Pursuant to 603 CMR 28.10(2)(a)(2)

When a student who requires an out–of–district placement to implement his or her IEP lives with both of his or her parents during the school year, irrespective of school vacation periods, and the parents live in two different Massachusetts school districts, the school districts where the parents reside shall be equally responsible for fulfilling the requirements of 603 CMR 28.00.

The aforementioned regulation calls for the two school districts to share financial responsibility for funding of an out–of –district placement for a student who resides with both parents during the school year and whose Parents live in different districts.  603 CMR 28.10(2)(a)(2).

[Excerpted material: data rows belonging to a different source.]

Context: an optimization exercise on an open-source flow, tuned for small area and few clock cycles. The choices shown serve that exercise and are no tape-out recipe.
Only simulation tests tie the RTL to the original design; equivalence was not proved.

[design/flow/design.v]
package mac_pkg;
  typedef enum logic {
    MODE_PSUM = 1'b0,
    MODE_ACC  = 1'b1
  } mode_e;
  localparam int SAT_MAX_W = 64;
  function automatic logic [SAT_MAX_W:0] sat_add(
    input logic [SAT_MAX_W-1:0] a,
    input logic [SAT_MAX_W-1:0] b,
    input int unsigned          width
  );
    logic [SAT_MAX_W:0] w_one;
    logic [SAT_MAX_W:0] w_lim;
    logic [SAT_MAX_W:0] w_full;
    w_one  = {{SAT_MAX_W{1'b0}}, 1'b1};
    w_lim  = (w_one << width) - w_one;
    w_full = {1'b0, a} + {1'b0, b};
    if (w_full > w_lim) begin
      sat_add = {1'b1, w_lim[SAT_MAX_W-1:0]};
    end else begin
      sat_add = {1'b0, w_full[SAT_MAX_W-1:0]};
    end
  endfunction
endpackage
module mac_lane #(
  parameter int IN_BITWIDTH  = 16,
  parameter int OUT_BITWIDTH = 32
) (
  input  logic                    clk,
  input  logic                    rst,
  input  logic                    i_adv,
  input  logic                    i_s1_valid,
  input  mac_pkg::mode_e          i_s1_mode,
  input  logic                    i_s1_last,
  input  logic [IN_BITWIDTH-1:0]  i_a,
  input  logic [IN_BITWIDTH-1:0]  i_w,
  input  logic [OUT_BITWIDTH-1:0] i_sum,
  output logic [OUT_BITWIDTH-1:0] o_out,
  output logic                    o_sat
);
  localparam int PW = 2 * IN_BITWIDTH;
  localparam int EW = (PW > OUT_BITWIDTH) ? PW : OUT_BITWIDTH;
  localparam logic [EW-1:0] L_MAX_EXT = EW'({OUT_BITWIDTH{1'b1}});
  logic [PW-1:0]           r_prod;
  logic [OUT_BITWIDTH-1:0] r_sum;
  logic [OUT_BITWIDTH-1:0] r_acc;
  logic                    r_sticky;
  logic [OUT_BITWIDTH-1:0] r_out;
  logic                    r_out_sat;
  logic [EW-1:0]           w_prod_ext;
  logic                    w_prod_sat;
  logic [OUT_BITWIDTH-1:0] w_prod_c;
  logic [OUT_BITWIDTH-1:0] w_base;
  logic [mac_pkg::SAT_MAX_W:0]      w_add;
  logic [OUT_BITWIDTH-1:0] w_step_sum;
  logic                    w_step_sat;
  always_comb begin
    w_prod_ext = EW'(r_prod);
    w_prod_sat = (w_prod_ext > L_MAX_EXT);
    w_prod_c   = w_prod_sat ? {OUT_BITWIDTH{1'b1}} : w_prod_ext[OUT_BITWIDTH-1:0];
    w_base     = (i_s1_mode == mac_pkg::MODE_PSUM) ? r_sum : r_acc;
    w_add      = mac_pkg::sat_add(mac_pkg::SAT_MAX_W'(w_prod_c), mac_pkg::SAT_MAX_W'(w_base), OUT_BITWIDTH);
    w_step_sum = w_add[OUT_BITWIDTH-1:0];
    w_step_sat = w_add[mac_pkg::SAT_MAX_W] | (|w_add[mac_pkg::SAT_MAX_W-1:OUT_BITWIDTH]) | w_prod_sat;
  end
  always_ff @(posedge clk or posedge rst) begin
    if (rst) begin
      r_prod    <= '0;
      r_sum     <= '0;
      r_acc     <= '0;
      r_sticky  <= 1'b0;
      r_out     <= '0;
      r_out_sat <= 1'b0;
    end else if (i_adv) begin
      r_prod <= PW'(i_a) * PW'(i_w);
      r_sum  <= i_sum;
      if (i_s1_valid) begin
        if (i_s1_mode == mac_pkg::MODE_PSUM) begin
          r_out     <= w_step_sum;
          r_out_sat <= w_step_sat;
        end else if (i_s1_last) begin
          r_out     <= w_step_sum;
          r_out_sat <= r_sticky | w_step_sat;
          r_acc     <= '0;
          r_sticky  <= 1'b0;
        end else begin
          r_acc    <= w_step_sum;
          r_sticky <= r_sticky | w_step_sat;
        end
      end
    end
  end
  assign o_out = r_out;
  assign o_sat = r_out_sat;
endmodule
module mac_pipe_array #(
  parameter int LANES        = 4,
  parameter int IN_BITWIDTH  = 16,
  parameter int OUT_BITWIDTH = 32
) (
  input  logic                          clk,
  input  logic                          rst,
  input  logic                          in_valid,
  output logic                          in_ready,
  input  logic                          mode,
  input  logic                          in_last,
  input  logic [LANES*IN_BITWIDTH-1:0]  a_in,
  input  logic [LANES*IN_BITWIDTH-1:0]  w_in,
  input  logic [LANES*OUT_BITWIDTH-1:0] sum_in,
  output logic                          out_valid,
  input  logic                          out_ready,
  output logic [LANES*OUT_BITWIDTH-1:0] out,
  output logic [LANES-1:0]              out_sat
);
  logic  w_adv;
  logic  r_s1_valid;
  mac_pkg::mode_e r_s1_mode;
  logic  r_s1_last;
  logic  r_out_valid;
  assign w_adv    = !r_out_valid || out_ready;
  assign in_ready = w_adv;
  always_ff @(posedge clk or posedge rst) begin
    if (rst) begin
      r_s1_valid  <= 1'b0;
      r_s1_mode   <= mac_pkg::MODE_PSUM;
      r_s1_last   <= 1'b0;
      r_out_valid <= 1'b0;
    end else if (w_adv) begin
      r_s1_valid  <= in_valid;
      r_s1_mode   <= mac_pkg::mode_e'(mode);
      r_s1_last   <= in_last;
      r_out_valid <= r_s1_valid && ((r_s1_mode == mac_pkg::MODE_PSUM) || r_s1_last);
    end
  end
  assign out_valid = r_out_valid;
  for (genvar g = 0; g < LANES; g++) begin : g_lane
    mac_lane #(
      .IN_BITWIDTH (IN_BITWIDTH),
      .OUT_BITWIDTH(OUT_BITWIDTH)
    ) u_lane (
      .clk       (clk),
      .rst       (rst),
      .i_adv     (w_adv),
      .i_s1_valid(r_s1_valid),
      .i_s1_mode (r_s1_mode),
      .i_s1_last (r_s1_last),
      .i_a       (a_in[g*IN_BITWIDTH +: IN_BITWIDTH]),
      .i_w       (w_in[g*IN_BITWIDTH +: IN_BITWIDTH]),
      .i_sum     (sum_in[g*OUT_BITWIDTH +: OUT_BITWIDTH]),
      .o_out     (out[g*OUT_BITWIDTH +: OUT_BITWIDTH]),
      .o_sat     (out_sat[g])
    );
  end
endmodule
[design/flow/run.sh]
#!/bin/bash
# synth_recipe.tcl (not shown) runs the flow's synth.tcl, then flattens the netlist and writes it again
# the make line also repeats each setting of config.mk as NAME=value (left out here)
make -C /OpenROAD-flow-scripts/flow DESIGN_CONFIG=/design/flow/config.mk WORK_HOME=/design/flow/orfs CLKGATE_MAP_FILE= SYNTH_SCRIPT=/design/flow/synth_recipe.tcl finish
[design/flow/config.mk]
export PLATFORM = sky130hd
export DESIGN_NAME = mac_pipe_array
export DESIGN_NICKNAME = mac_pipe_array
export VERILOG_FILES = /design/flow/design.v
export SDC_FILE = /design/flow/constraint.sdc
export NUM_CORES = 4
export LEC_CHECK = 0
export CAP_MARGIN = 20
export CORE_MARGIN = 2
export CORE_UTILIZATION = 40
export SLEW_MARGIN = 20
[design/flow/constraint.sdc]
create_clock -name core_clock -period 7.2 [get_ports {clk}]
set_input_delay 1.4400 -clock core_clock [delete_from_list [all_inputs] [get_ports {clk}]]
set_output_delay 1.4400 -clock core_clock [all_outputs]
set_load 0.01 [all_outputs]
==> results of run 1 <==
[final cells by class]
class,count,area [sq um],area share
antenna,2,5.00,0.0000691
clock inverter,30,353,0.00487
tap,2016,2520,0.0348
multi-input combinational,5024,43000,0.593
timing repair buffer,924,8240,0.114
sequential,524,13100,0.181
clock buffer,73,1610,0.0222
inverter,959,3610,0.0499
[cell usage after synthesis, drive strengths merged, types with 4 or more instances]
library cell  instances
or2                   8
nor2b                22
o21a                 34
nand3                32
nand2b               30
dfrtp               524
a221oi                5
and4                  8
a21boi                7
o21ai               245
nand4                21
a22o                 12
o21bai               35
a211oi               25
and2                479
inv                 959
nor3                 29
buf                   9
a41oi                 6
a21o                123
nor3b                 4
o41a                  4
and3                 18
fa                  780
or3                  15
nand2              1248
a2111oi               4
o2111ai               5
a21oi               400
xnor2               123
clkbuf              282
xor2                 88
a31oi                52
a211o                11
o211ai               12
nor2                391
ha                  544
o31ai                32
mux2                129
[metal layers]
metal / share of wire / up-vias
li1: - / 22901
met5: 0.00040 / -
met1: 0.46 / 23785
met3: 0.064 / 206
met4: 0.025 / 10
met2: 0.45 / 1131
[cell families after synthesis]
logic type      Yosys count
flops                   524
buf+inv                1250
fa+ha+maj              1324
compound gates         1042
simple gates           2318
mux                     129
xor+xnor                211
[sequential cells by signal, summed over array words and instances (netlist names)]
| register | count |
|---|---|
| g_lane.u_lane.r_prod | 128 |
| g_lane.u_lane.r_sum | 128 |
| g_lane.u_lane.r_out_sat | 4 |
| g_lane.u_lane.r_out | 128 |
| g_lane.u_lane.r_sticky | 4 |
| r_s1_valid | 1 |
| r_s1_mode | 1 |
| r_out_valid | 1 |
| g_lane.u_lane.r_acc | 128 |
| r_s1_last | 1 |
[path summary, 6_finish.rpt]
check	from	slack, ns	end
worst max-delay path	w_in[40]	0.18	g_lane[2].u_lane.r_prod[30]
worst min-delay path	g_lane[3].u_lane.r_sum[30]	0.46	g_lane[3].u_lane.r_sum[30]
worst max register to register	r_s1_mode	1.82	g_lane[0].u_lane.r_out[28]
worst min register to register	g_lane[3].u_lane.r_sum[30]	0.46	g_lane[3].u_lane.r_sum[30]
max in group asynchronous	rst	4.48	g_lane[1].u_lane.r_prod[0]
min in group asynchronous	rst	1.32	g_lane[3].u_lane.r_out[0]
[timing repair]
item                                    CTS  global route
pin swaps                                 3           115
endpoints found under the setup margin   16            35
setup buffers                             0            13
resized for setup                        29           175
[worst max-delay path, stage by stage]
cell,delay (ns)
clkdlybuf4s50_1,0.48
buf_6,0.13
buf_6,0.12
nand2_1,0.07
fa_1,0.47
fa_1,0.52
inv_1,0.06
fa_1,0.51
fa_1,0.44
fa_1,0.55
inv_1,0.05
fa_1,0.53
inv_1,0.04
ha_1,0.30
a21o_1,0.17
or3_1,0.31
o31a_1,0.29
o31a_1,0.30
a31oi_4,0.23
a22oi_2,0.07
a21oi_1,0.19
xor2_1,0.17
o21ai_1,0.07
[through the flow]
stage | util | setup WS, ns | TNS (ns) | area, sq um | cells
floorplan | - | -1.36 | -712.73 | 60200 | 6798
global placement | 0.465 | -0.775 | -26.07 | 69600 | 9435
detailed placement | 0.465 | -0.822 | -28.84 | 69600 | 9435
CTS | 0.479 | -0.0238 | -0.0238 | 71600 | 9538
global route | 0.484 | -0.0737 | -0.204 | 72400 | 9551
finish | 0.484 | 0.177 | 0 | 72400 | 9552
==> results.cfg, run 1 <==
[die]
dieArea_sq_mm = 0.154
die-width_um = 392
core.rowCount = 142
die_h_um = 392
coreArea_sq_mm = 0.150
ioPinCount = 396
start_util = 0.402

[place]
dp_hpwl_um = 135000
gp_congestion = 0.892
portBuffers = 395

[layout]
fill_cells = 14431
syn_to_final_growth_pct = 20.3
final_common_cell = nand2_1
final_cell_mix = 1,245 x nand2_1, 939 x inv_1, 770 x fa_1
layout-drive-gt1-share = 0.118
fin_nets = 9076

[global_route]
grt_max_degree = 187
antenna_found_initial = 9
use_met2 = 0.354
busiest_layer = met2
grt_pass1_wl_um = 272000
grt_use_met3 = 0.0408
grt-ovfl-total = 0
grt_usage = 0.222
grt_pass1_vias = 49800
grt_util_met1 = 0.313

[logic_synthesis]
synth_ff_type = dfrtp_1
yosys.area.top_type_share = 0.259
synth-simple-area-share = 0.172
netlist_instances = 6798
ys_seq_area_frac = 0.218
synth_area_leader_cell = fa_1
synth_cell_types = 76
synthXorXnorAreaFrac = 0.0307
syn_nets = 8384
synthArstFlopShare = 1.00
synth_fa_ha_area_frac = 0.373
synthMuxAreaShare = 0.0241
yosysWarnings = 2
synth_top_family_by_area = adder cells
syn-cell-area_sq_mm = 0.0602
syn_avg_cell_area_sq_um = 8.85
synth.area.top_cells = fa_1 26%, dfrtp_1 22%, ha_1 11%, nand2_1 7.8%, inv_1 6.0%
ys_ff_latch = 524
synth-compound-area-share = 0.104
synth_edf_count = 0

[routing]
vias = 48033
antenna_left = 0
vias_per_cell = 5.03
wirelength_um = 168000
routedWlPerCell_um = 17.6
firstDrtPassIters = 6
drt_iter0_markers = 2533
remaining_drc_errors = 0

[clock_network]
cts_sinks = 524
numCtsBuffers = 57
h-tree-depth = 2
clk_path_buf_depth = 3
clock_latency_ns = 0.64
ctsHoldBuffers = 0
path_clk_slew_ns = 0.06
cts_tree = yes
cts-root-buf = clkbuf_16

[timing]
fin_hold_ws_ns = 0.462
drv_slew = 0
finalCritPeriodShare = 0.975
clock_skew_ns = 0.0247
final-hold-violation-count = 0
maxSlewHeadroom = 0.279
period_needed_ns = 7.02
setup_viol = 0
clock.fmax_mhz = 142
tightest_slew_ns = 1.08
rsz0062_at_grt = yes

[setup_path]
cp.required_ns = 7.69
path_max_fanout = 5
startpoint_type = primary input
ff2ff_path_depth = 15
end_kind = register
path_class = primary input to register
cp.arrival_ns = 7.52

[run_status]
outcome = no timing/DRC/antenna violations

[min_path]
hold_class = register to register
whs_path_depth = 2

[run]
max-cap-violations = 0
Testbench counts, summed over its fixed seeds: cycles 12,016.
==> run 2: changes to the inputs <==
==> design/flow/design.v (replaced) <==
package mac_pkg;
  typedef enum logic {
    MODE_PSUM = 1'b0,
    MODE_ACC  = 1'b1
  } mode_e;
  localparam int SAT_MAX_W = 64;
  function automatic logic [SAT_MAX_W:0] sat_add(
    input logic [SAT_MAX_W-1:0] a,
    input logic [SAT_MAX_W-1:0] b,
    input int unsigned          width
  );
    logic [SAT_MAX_W:0] w_one;
    logic [SAT_MAX_W:0] w_lim;
    logic [SAT_MAX_W:0] w_full;
    w_one  = {{SAT_MAX_W{1'b0}}, 1'b1};
    w_lim  = (w_one << width) - w_one;
    w_full = {1'b0, a} + {1'b0, b};
    if (w_full > w_lim) begin
      sat_add = {1'b1, w_lim[SAT_MAX_W-1:0]};
    end else begin
      sat_add = {1'b0, w_full[SAT_MAX_W-1:0]};
    end
  endfunction
endpackage
module mac_lane #(
  parameter int IN_BITWIDTH  = 16,
  parameter int OUT_BITWIDTH = 32
) (
  input  logic                    clk,
  input  logic                    rst,
  input  logic                    i_adv,
  input  logic                    i_step,
  input  mac_pkg::mode_e          i_mode,
  input  logic                    i_last,
  input  logic [IN_BITWIDTH-1:0]  i_a,
  input  logic [IN_BITWIDTH-1:0]  i_w,
  input  logic [OUT_BITWIDTH-1:0] i_sum,
  output logic [OUT_BITWIDTH-1:0] o_out,
  output logic                    o_sat
);
  logic [OUT_BITWIDTH-1:0] r_acc;
  logic                    r_sticky;
  logic [OUT_BITWIDTH-1:0] r_out;
  logic                    r_out_sat;
  logic [OUT_BITWIDTH-1:0] w_base;
  logic [OUT_BITWIDTH:0]   w_tot;
  logic                    w_sat;
  logic [OUT_BITWIDTH-1:0] w_res;
  always_comb begin
    w_base = (i_mode == mac_pkg::MODE_PSUM) ? i_sum : r_acc;
    w_tot  = (OUT_BITWIDTH+1)'(i_a) * (OUT_BITWIDTH+1)'(i_w) + (OUT_BITWIDTH+1)'(w_base);
    w_sat  = w_tot[OUT_BITWIDTH];
    w_res  = w_sat ? {OUT_BITWIDTH{1'b1}} : w_tot[OUT_BITWIDTH-1:0];
  end
  always_ff @(posedge clk or posedge rst) begin
    if (rst) begin
      r_acc    <= '0;
      r_sticky <= 1'b0;
    end else if (i_step) begin
      if (i_last) begin
        r_acc    <= '0;
        r_sticky <= 1'b0;
      end else begin
        r_acc    <= w_res;
        r_sticky <= r_sticky | w_sat;
      end
    end
  end
  always_ff @(posedge clk) begin
    if (i_adv) begin
      r_out     <= w_res;
      r_out_sat <= w_sat | ((i_mode == mac_pkg::MODE_ACC) & r_sticky);
    end
  end
  assign o_out = r_out;
  assign o_sat = r_out_sat;
endmodule
module mac_pipe_array #(
  parameter int LANES        = 4,
  parameter int IN_BITWIDTH  = 16,
  parameter int OUT_BITWIDTH = 32
) (
  input  logic                          clk,
  input  logic                          rst,
  input  logic                          in_valid,
  output logic                          in_ready,
  input  logic                          mode,
  input  logic                          in_last,
  input  logic [LANES*IN_BITWIDTH-1:0]  a_in,
  input  logic [LANES*IN_BITWIDTH-1:0]  w_in,
  input  logic [LANES*OUT_BITWIDTH-1:0] sum_in,
  output logic                          out_valid,
  input  logic                          out_ready,
  output logic [LANES*OUT_BITWIDTH-1:0] out,
  output logic [LANES-1:0]              out_sat
);
  logic w_adv;
  logic w_acc_step;
  logic r_out_valid;
  assign w_adv      = !r_out_valid || out_ready;
  assign in_ready   = w_adv;
  assign w_acc_step = in_valid && w_adv && (mac_pkg::mode_e'(mode) == mac_pkg::MODE_ACC);
  always_ff @(posedge clk or posedge rst) begin
    if (rst) begin
      r_out_valid <= 1'b0;
    end else if (w_adv) begin
      r_out_valid <= in_valid && ((mac_pkg::mode_e'(mode) == mac_pkg::MODE_PSUM) || in_last);
    end
  end
  assign out_valid = r_out_valid;
  for (genvar g = 0; g < LANES; g++) begin : g_lane
    mac_lane #(
      .IN_BITWIDTH (IN_BITWIDTH),
      .OUT_BITWIDTH(OUT_BITWIDTH)
    ) u_lane (
      .clk       (clk),
      .rst       (rst),
      .i_adv     (w_adv),
      .i_step    (w_acc_step),
      .i_mode    (mac_pkg::mode_e'(mode)),
      .i_last    (in_last),
      .i_a       (a_in[g*IN_BITWIDTH +: IN_BITWIDTH]),
      .i_w       (w_in[g*IN_BITWIDTH +: IN_BITWIDTH]),
      .i_sum     (sum_in[g*OUT_BITWIDTH +: OUT_BITWIDTH]),
      .o_out     (out[g*OUT_BITWIDTH +: OUT_BITWIDTH]),
      .o_sat     (out_sat[g])
    );
  end
endmodule
==> run 2 against run 1 <==
Now fails the layout checks on setup timing. Non-clock buffer count grew 548. Sequential share of layout area shrank 7.4 points. Critical path depth grew 11. Synthesized cell count shrank 21%. First-iteration DRC count shrank 23%. Flip-flop and latch count shrank 259. Utilization grew 6.4 points.
==> results.cfg, run 2 <==
[logic_synthesis]
ys_ff_latch = 265
synth_cell_types = 68
yosys.area.top_type_share = 0.312
synth.area.top_cells = fa_1 31%, ha_1 14%, edfxtp_1 7.9%, inv_1 7.0%, dfrtp_1 6.6%
synthArstFlopShare = 0.502
synth-simple-area-share = 0.151
synth.most_common_cell = inv_1
synth_fa_ha_area_frac = 0.450
syn_avg_cell_area_sq_um = 9.28
yosysWarnings = 2
synthMuxAreaShare = 0.0288
syn_nets = 6987
synth_ff_type = dfrtp_1
synth_area_leader_cell = fa_1
synth_common_cells = 939 x inv_1, 780 x fa_1, 742 x nand2_1, 552 x ha_1, 479 x and2_1
ys_seq_area_frac = 0.146
synth_edf_count = 132
synth-compound-area-share = 0.101
synthXorXnorAreaFrac = 0.0380
netlist_instances = 5393
syn-cell-area_sq_mm = 0.0501
synth_top_family_by_area = adder cells

[global_route]
grt-ovfl-total = 0
grt_max_degree = 117
grt_pass1_wl_um = 240000
grt_usage = 0.236
antenna_found_initial = 16
grt_pass1_vias = 44858

[layout]
top_regs = g_lane.u_lane.r_acc (128), g_lane.u_lane.r_out (128)
layout-drive-gt1-share = 0.271
fill_cells = 11131
syn_to_final_growth_pct = 35.6
fin_nets = 8298
final_common_cell = buf_4
fin_util = 0.548
final_cell_mix = 937 x buf_4, 888 x inv_1, 747 x fa_1

[routing]
routedWlPerCell_um = 17.8
vias = 41676
wl_met2_um = 69900
antenna_left = 0
routed.top_layer = met5
drt_iter0_markers = 1954
wl_met3_um = 9450
remaining_drc_errors = 0
firstDrtPassIters = 7
wirelength_um = 149000
wl_met1_um = 66300
vias_per_cell = 4.98

[setup_path]
crit_path_max_incr_delay_ns = 0.55
cp.required_ns = 7.65
startpoint = a_in[55]
crit_top_cell = fa_1
cp.arrival_ns = 8.83
path_class = primary input to register
end_kind = register
r2r_start = g_lane[0].u_lane.r_acc[0]
slowest_stage = fa_1
startpoint_type = primary input
path_max_fanout = 5

[timing]
rsz0062_at_grt = yes
fin_ws_ns = -1.18
tightest_slew_ns = 1.02
period_needed_ns = 8.38
maxSlewHeadroom = 0.319
clock.fmax_mhz = 119
drv_slew = 0
finalCritPeriodShare = 1.16
setup_viol = 264
clock_skew_ns = 0.0281
final-hold-violation-count = 0

[die]
die-width_um = 358
start_util = 0.404
ioPinCount = 396
dieArea_sq_mm = 0.128
die_h_um = 358
core.rowCount = 129
coreArea_sq_mm = 0.124

[clock_network]
numCtsBuffers = 37
h-tree-depth = 2
cts-root-buf = clkbuf_16
clk_path_buf_depth = 3
clock_latency_ns = 0.59
path_clk_slew_ns = 0.06
cts_tree = yes
cts_sinks = 265

[place]
dp_hpwl_um = 121000
gp_congestion = 0.903
portBuffers = 395

[min_path]
min_from = g_lane[3].u_lane.r_acc[25]
hold_class = register to register

[run_status]
outcome = failed layout checks
failed_checks = setup timing

[run]
max-cap-violations = 0
-- run 2: changes by cell type after synthesis, moves of 37 or more --
cell,before,now
o21ai_0,77,119
edfxtp_1,0,132
clkbuf_1,281,188
nor2_1,390,111
dfrtp_1,524,133
a22o_1,12,114
xnor2_1,123,160
a21oi_1,400,199
o21ai_1,168,3
nand2_1,1248,742
-- run 2: logic make-up after synthesis --
logic type	after synthesis
mux	128
simple gates	1561
flops	265
compound gates	750
buf+inv	1140
fa+ha+maj	1332
xor+xnor	217
-- run 2: worst paths after layout --
path / end / slack, ns / cells after the start
max in group asynchronous: g_lane[0].u_lane.r_acc[9] / 4.75 / 3
min in group asynchronous: g_lane[2].u_lane.r_acc[10] / 1.30 / 2
setup reg to reg: g_lane[0].u_lane.r_acc[20] / 3.23 / 17
hold / removal: g_lane[3].u_lane.r_acc[25] / 0.48 / 2
setup / recovery: g_lane[3].u_lane.r_acc[13] / -1.18 / 34
hold reg to reg: g_lane[3].u_lane.r_acc[25] / 0.48 / 2
-- run 2: metal layers --
metal,GRT usage,vias up
li1,-,19828
met1,0.318,20816
met2,0.388,852
met3,0.0489,160
met4,0.0589,20
met5,0,-
-- run 2: layout make-up --
type                       instances  area [sq um]  area share
antenna                            7          17.5    0.000258
clock buffer                      46           980      0.0144
clock inverter                    21           185     0.00273
inverter                         939          3530      0.0520
multi-input combinational       3989         41000       0.603
sequential                       265          7290       0.107
tap                             1637          2050      0.0302
timing repair buffer            1472         12900       0.190
-- run 2: repair_timing --
| item | CTS | global route |
|---|---|---|
| resized for setup | 765 | 265 |
| pin swaps | 254 | 236 |
| cloned | 16 | 3 |
| setup buffers | 128 | 39 |
| setup endpoints to repair | 264 | 264 |
| hold buffers | 0 | 0 |
-- run 2: critical path, delay by kind of cell --
family | cells | cell delay, ns
adder cells (fa/ha/maj) | 8 | 3.65
AO/OA/AOI/OAI | 14 | 2.43
buffers and inverters | 7 | 0.53
XOR/XNOR | 1 | 0.23
AND/OR/NAND/NOR | 4 | 0.54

Boston argues that it is not a necessary party because if Brookline prevails in showing that its IEP and placement offers Student a FAPE, then, pursuant to 603 CMR 28.01(1)1 Brookline would be solely programmatically and financially responsible for implementing Student’s IEP.  Moreover, Boston argues that 603 CMR 28.10(2)(a)(2) is inapplicable because said regulation is only applicable when the Team has proposed and Parents have accepted an  IEP offering an out–of –district placement.  Since the proposed IEP does not offer out–of –district placement and since Parents have rejected the IEP, Boston argues, the regulation cited by Brookline is inapplicable.  Lastly, Boston asserts that it is ready to fund and administer any special education services deemed appropriate by the BSEA and thus, the BSEA may dispose of this matter in its absence.

I find that Brookline is correct that Boston has an interest relating to the subject matter of the instant dispute because were Parents to prevail at Hearing, Boston may be partially financially responsible for Student’s placement.  A Decision favorable to Parents would result in Brookline having to issue an IEP calling for an out–of –district placement, which Parents would presumably accept.  Given that Student resides in both districts (Brookline and Boston), Boston would share financial responsibility for Student’s out–of –district placement.

Boston’s argument that it would willingly abide by any determination made by the BSEA rendering its joinder unnecessary is not persuasive because it is not possible to ascertain what the extent of its financial responsibility may be and how that might impact its position in this regard in the future.  Therefore, I find that in order to dispose of this matter, Boston must be joined as a necessary Party to this proceeding.  If Boston continues to believe that it is not a necessary party, it may opt to have limited participation, or not participate at all, in the Hearing.


Brookline’s Motion to Join Boston is hereby GRANTED.  Boston is joined as a necessary party to this proceeding.

So Ordered by the Hearing Officer,



Rosa I. Figueroa

Dated: February 25, 2020


1   “School districts shall be programmatically and financially responsible for eligible students based on residency and enrollment” 603 CMR 28.01(1).